TASK DETAILS:
Work through the records that follow and return each line containing the word "Yosys".
THE INPUT below:
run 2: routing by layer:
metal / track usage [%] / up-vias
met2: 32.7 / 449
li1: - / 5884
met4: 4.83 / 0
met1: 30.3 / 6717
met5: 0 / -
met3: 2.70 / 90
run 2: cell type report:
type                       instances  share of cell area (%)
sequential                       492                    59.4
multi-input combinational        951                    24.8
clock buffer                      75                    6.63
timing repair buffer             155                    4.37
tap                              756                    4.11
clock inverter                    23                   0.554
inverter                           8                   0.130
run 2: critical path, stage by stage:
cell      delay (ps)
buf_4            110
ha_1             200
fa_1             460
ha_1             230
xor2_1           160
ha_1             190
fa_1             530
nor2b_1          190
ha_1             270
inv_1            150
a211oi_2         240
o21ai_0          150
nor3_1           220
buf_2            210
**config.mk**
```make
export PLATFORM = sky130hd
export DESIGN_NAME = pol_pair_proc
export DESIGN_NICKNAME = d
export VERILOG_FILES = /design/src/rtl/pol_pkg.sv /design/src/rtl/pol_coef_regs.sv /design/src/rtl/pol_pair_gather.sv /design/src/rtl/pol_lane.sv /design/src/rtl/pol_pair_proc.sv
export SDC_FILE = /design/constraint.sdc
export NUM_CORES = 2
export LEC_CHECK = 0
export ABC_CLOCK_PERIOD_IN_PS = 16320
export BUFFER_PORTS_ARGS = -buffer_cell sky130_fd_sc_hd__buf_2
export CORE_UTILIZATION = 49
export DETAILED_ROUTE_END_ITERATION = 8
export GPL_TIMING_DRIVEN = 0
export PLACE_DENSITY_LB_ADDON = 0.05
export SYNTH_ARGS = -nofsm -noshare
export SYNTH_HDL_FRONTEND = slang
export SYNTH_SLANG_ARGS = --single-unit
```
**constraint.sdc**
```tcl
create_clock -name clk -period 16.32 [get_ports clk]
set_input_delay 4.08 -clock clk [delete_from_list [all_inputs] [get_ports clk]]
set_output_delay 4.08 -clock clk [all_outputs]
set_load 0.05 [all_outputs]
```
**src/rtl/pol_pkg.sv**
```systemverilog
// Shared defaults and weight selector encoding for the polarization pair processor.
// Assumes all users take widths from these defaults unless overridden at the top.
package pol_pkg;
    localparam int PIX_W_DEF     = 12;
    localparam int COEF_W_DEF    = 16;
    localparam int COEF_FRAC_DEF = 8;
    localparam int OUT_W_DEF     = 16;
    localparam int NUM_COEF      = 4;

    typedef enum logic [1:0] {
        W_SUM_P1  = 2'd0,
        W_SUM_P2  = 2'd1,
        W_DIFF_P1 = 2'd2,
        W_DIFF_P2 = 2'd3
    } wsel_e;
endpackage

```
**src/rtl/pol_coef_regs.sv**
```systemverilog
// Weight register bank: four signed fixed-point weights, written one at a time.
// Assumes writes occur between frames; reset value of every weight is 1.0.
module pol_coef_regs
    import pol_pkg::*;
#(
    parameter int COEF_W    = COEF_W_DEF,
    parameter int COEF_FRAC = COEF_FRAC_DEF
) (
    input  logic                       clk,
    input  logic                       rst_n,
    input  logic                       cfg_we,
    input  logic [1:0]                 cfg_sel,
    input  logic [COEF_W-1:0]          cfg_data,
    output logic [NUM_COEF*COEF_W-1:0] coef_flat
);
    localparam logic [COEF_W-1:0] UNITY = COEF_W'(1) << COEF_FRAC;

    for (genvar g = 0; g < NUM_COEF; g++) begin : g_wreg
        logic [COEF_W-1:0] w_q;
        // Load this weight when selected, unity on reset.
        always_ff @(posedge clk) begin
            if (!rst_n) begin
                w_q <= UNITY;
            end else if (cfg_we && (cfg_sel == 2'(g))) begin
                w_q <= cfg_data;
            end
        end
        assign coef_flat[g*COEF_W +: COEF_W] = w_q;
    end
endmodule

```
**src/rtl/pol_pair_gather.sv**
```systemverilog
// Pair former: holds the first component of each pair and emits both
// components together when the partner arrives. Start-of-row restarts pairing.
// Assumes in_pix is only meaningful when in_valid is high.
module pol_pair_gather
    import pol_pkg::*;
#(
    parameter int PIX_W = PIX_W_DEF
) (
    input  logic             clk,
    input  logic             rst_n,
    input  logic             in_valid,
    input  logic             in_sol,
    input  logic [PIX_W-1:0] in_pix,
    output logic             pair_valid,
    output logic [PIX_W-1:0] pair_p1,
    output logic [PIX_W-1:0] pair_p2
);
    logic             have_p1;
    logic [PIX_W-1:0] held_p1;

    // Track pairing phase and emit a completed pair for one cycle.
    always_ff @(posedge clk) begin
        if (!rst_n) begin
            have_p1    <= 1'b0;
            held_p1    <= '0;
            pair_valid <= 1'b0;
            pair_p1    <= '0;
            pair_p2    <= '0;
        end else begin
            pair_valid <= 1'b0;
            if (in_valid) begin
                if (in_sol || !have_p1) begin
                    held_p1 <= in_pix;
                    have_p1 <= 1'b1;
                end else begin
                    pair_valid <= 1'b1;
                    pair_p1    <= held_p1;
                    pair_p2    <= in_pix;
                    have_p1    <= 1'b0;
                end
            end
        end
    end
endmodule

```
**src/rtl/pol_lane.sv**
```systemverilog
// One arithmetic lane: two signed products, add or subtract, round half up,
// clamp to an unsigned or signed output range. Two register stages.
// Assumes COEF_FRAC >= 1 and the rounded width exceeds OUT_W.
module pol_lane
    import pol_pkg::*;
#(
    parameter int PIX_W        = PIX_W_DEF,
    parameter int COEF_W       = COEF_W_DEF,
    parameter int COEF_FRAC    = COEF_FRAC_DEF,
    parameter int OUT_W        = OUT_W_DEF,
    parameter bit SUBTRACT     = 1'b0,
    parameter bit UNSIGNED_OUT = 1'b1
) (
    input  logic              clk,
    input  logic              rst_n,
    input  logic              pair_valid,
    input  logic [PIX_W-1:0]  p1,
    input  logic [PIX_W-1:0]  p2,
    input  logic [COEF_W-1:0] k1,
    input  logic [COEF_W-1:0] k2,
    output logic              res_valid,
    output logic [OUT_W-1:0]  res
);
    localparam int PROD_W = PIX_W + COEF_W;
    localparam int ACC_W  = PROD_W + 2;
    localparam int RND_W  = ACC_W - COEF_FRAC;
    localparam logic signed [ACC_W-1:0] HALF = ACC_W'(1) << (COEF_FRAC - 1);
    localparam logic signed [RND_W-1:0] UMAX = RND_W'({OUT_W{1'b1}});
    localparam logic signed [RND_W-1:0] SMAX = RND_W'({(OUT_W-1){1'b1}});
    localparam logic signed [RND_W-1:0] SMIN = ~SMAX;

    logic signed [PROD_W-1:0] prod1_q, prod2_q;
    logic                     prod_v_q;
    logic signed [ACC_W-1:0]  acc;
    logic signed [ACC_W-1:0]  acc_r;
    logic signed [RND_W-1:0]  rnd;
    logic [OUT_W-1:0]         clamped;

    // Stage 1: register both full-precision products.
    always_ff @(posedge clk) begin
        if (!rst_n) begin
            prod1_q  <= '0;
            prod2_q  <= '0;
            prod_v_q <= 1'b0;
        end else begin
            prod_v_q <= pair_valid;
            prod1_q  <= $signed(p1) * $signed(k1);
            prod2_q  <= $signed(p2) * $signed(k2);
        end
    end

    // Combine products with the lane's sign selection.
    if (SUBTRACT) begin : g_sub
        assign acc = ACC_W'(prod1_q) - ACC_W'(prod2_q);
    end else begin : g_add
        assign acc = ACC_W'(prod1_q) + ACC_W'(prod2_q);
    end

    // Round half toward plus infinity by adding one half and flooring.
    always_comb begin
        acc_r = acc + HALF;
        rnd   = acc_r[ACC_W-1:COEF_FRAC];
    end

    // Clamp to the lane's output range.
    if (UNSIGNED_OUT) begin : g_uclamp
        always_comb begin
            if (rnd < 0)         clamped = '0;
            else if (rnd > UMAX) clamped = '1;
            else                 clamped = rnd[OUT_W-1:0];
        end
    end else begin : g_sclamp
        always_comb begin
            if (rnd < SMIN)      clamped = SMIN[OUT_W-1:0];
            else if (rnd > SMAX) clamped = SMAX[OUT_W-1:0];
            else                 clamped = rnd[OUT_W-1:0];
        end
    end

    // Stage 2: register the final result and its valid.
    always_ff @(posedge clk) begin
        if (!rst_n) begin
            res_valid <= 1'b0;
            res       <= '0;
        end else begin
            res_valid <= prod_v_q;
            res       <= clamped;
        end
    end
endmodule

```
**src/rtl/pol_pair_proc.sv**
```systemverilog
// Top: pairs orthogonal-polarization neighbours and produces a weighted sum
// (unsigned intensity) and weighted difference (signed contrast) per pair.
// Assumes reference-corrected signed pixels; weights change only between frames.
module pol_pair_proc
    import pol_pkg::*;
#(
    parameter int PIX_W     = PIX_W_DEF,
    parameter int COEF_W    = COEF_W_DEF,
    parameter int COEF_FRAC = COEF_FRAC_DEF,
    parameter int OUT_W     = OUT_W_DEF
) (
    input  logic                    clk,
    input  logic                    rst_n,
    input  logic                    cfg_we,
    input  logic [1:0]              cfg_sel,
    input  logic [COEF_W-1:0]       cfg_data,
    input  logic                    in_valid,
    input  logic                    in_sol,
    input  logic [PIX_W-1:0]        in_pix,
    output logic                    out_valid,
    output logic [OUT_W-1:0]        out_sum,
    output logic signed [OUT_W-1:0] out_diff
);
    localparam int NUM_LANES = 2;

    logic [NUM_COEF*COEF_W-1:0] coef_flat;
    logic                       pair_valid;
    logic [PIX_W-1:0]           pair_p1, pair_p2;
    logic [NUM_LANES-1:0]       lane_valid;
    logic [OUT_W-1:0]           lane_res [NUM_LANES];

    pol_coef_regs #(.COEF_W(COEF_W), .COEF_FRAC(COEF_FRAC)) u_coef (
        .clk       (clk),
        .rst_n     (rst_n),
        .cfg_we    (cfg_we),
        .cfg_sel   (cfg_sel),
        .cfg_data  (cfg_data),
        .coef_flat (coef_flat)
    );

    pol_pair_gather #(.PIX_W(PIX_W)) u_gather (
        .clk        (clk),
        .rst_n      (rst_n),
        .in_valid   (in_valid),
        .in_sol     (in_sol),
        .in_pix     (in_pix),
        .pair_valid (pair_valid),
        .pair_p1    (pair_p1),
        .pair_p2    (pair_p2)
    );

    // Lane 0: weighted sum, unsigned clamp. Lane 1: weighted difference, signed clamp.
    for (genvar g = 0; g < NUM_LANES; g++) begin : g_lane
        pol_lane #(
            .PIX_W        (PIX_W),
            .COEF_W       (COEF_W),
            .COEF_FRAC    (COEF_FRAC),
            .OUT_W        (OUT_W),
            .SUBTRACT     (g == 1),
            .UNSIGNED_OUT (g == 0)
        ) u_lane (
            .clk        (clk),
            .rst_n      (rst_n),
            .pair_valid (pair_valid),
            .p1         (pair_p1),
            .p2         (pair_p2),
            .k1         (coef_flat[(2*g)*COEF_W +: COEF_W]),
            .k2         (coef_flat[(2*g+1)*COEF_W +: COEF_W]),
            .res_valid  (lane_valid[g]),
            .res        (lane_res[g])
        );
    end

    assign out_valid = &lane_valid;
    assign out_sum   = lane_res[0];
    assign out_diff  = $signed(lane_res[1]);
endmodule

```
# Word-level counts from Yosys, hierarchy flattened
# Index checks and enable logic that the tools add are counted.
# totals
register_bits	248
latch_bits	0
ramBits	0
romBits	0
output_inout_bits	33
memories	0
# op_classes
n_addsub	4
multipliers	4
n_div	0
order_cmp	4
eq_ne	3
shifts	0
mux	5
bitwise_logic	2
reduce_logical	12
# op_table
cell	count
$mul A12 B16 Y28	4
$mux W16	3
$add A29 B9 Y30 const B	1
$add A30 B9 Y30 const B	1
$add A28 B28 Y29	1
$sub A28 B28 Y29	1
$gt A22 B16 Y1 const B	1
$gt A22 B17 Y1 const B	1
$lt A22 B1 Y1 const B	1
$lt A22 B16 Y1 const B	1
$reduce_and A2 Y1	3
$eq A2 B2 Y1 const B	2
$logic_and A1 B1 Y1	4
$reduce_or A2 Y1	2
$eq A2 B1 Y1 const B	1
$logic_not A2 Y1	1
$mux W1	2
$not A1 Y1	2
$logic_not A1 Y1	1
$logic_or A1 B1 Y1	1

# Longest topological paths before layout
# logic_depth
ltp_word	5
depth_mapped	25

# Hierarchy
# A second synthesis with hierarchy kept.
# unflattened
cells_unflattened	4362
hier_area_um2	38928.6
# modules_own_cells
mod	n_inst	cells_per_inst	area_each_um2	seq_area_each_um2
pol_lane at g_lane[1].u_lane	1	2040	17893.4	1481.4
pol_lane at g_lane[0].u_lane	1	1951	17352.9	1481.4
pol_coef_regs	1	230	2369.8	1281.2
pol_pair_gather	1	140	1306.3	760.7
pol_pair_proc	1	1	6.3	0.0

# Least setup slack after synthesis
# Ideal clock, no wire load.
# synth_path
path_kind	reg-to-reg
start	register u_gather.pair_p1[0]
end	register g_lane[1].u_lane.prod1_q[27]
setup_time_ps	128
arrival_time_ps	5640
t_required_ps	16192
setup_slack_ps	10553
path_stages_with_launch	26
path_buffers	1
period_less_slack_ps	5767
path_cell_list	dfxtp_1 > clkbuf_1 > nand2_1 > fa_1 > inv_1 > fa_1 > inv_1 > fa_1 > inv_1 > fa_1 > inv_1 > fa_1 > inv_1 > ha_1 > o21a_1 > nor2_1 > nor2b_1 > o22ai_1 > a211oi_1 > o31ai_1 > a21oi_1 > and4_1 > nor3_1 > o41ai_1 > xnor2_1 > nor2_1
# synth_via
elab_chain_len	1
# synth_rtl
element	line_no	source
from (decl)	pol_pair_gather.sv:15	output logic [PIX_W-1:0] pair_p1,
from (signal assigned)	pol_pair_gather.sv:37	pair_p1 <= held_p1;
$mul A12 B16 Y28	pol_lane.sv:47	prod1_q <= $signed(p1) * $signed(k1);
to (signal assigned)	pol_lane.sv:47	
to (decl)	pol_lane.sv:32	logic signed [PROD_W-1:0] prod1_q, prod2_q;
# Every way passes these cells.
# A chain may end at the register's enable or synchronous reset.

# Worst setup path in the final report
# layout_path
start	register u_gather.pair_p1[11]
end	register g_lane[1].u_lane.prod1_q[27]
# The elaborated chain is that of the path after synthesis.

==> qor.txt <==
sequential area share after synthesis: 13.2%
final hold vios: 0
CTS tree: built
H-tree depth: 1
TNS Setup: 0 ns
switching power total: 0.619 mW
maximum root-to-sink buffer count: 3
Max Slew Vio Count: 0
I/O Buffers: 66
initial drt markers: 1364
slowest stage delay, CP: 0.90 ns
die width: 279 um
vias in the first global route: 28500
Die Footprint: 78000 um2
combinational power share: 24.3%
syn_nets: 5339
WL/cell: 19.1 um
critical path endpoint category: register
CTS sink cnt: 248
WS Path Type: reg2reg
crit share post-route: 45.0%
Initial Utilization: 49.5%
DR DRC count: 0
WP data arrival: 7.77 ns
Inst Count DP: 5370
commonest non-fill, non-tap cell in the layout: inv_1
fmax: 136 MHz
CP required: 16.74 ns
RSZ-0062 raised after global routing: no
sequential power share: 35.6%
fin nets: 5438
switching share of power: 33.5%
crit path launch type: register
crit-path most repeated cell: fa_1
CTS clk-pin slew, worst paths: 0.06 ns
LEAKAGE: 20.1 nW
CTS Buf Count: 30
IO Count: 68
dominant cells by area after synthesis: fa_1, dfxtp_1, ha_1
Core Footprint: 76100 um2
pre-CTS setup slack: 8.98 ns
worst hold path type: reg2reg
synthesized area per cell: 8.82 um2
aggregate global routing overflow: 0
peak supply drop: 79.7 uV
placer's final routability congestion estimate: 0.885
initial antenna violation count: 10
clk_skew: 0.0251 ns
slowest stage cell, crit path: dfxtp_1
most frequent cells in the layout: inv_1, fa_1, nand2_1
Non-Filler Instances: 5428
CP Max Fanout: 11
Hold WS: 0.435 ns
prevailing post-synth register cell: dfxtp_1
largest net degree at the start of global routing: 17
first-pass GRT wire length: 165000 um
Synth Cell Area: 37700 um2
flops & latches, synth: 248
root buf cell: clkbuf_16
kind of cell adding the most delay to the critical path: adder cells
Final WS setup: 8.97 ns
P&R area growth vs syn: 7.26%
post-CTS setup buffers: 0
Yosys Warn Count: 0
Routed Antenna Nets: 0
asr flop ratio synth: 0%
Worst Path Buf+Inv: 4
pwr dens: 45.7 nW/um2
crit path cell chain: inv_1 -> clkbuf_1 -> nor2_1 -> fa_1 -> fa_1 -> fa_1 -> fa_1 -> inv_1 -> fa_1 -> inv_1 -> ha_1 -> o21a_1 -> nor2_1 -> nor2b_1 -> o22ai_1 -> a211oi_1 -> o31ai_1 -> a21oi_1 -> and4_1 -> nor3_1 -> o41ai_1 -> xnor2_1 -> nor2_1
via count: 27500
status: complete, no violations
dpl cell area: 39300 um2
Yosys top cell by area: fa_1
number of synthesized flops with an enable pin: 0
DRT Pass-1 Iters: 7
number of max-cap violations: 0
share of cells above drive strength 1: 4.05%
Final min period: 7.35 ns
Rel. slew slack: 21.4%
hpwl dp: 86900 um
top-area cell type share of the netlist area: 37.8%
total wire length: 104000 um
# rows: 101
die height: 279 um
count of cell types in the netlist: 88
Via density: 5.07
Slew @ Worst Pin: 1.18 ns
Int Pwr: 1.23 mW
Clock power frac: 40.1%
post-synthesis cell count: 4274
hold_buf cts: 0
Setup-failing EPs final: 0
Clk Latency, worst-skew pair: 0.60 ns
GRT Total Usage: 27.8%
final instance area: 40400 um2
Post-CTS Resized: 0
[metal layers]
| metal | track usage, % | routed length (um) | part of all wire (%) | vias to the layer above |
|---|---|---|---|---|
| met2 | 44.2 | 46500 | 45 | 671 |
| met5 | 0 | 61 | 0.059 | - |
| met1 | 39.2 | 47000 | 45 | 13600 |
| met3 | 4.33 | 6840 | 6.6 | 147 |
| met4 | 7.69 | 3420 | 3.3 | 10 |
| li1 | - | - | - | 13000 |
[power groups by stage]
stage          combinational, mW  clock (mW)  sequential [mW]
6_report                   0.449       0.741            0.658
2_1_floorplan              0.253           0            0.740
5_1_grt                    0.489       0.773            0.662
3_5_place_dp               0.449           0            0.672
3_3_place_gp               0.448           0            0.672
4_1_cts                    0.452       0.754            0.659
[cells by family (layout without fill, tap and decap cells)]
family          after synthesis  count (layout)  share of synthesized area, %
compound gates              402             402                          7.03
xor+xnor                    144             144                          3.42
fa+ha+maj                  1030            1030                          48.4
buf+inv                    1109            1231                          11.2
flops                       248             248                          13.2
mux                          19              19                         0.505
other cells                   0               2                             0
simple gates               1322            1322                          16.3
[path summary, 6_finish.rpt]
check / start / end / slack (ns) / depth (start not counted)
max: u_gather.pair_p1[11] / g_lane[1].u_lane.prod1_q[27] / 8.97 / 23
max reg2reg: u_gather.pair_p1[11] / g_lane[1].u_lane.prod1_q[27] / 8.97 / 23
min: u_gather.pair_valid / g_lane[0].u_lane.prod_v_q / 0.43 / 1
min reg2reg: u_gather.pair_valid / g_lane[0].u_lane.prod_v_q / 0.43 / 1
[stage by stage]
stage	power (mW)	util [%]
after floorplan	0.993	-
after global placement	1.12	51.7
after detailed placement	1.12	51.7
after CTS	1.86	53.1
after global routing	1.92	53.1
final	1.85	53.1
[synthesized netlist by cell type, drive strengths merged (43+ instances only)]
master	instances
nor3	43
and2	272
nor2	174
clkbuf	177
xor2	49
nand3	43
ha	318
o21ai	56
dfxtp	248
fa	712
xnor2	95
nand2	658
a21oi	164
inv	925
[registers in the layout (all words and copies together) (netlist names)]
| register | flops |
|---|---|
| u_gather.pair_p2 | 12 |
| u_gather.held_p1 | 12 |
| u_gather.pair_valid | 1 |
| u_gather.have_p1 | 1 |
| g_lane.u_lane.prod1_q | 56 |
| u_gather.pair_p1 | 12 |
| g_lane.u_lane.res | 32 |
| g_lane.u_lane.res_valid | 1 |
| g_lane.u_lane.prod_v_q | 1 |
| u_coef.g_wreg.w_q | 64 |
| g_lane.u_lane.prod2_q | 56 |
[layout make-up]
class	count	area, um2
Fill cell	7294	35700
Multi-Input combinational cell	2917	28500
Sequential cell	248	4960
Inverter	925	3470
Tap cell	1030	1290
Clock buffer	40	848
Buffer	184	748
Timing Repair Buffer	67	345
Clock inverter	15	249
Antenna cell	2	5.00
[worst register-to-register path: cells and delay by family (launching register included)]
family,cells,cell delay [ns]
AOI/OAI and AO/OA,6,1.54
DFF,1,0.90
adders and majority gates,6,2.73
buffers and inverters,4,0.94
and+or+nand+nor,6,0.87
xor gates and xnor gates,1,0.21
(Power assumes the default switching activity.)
End of THE INPUT.
OUTPUT OF THE EXERCISE:
# Word-level counts from Yosys, hierarchy flattened
Yosys Warn Count: 0
Yosys top cell by area: fa_1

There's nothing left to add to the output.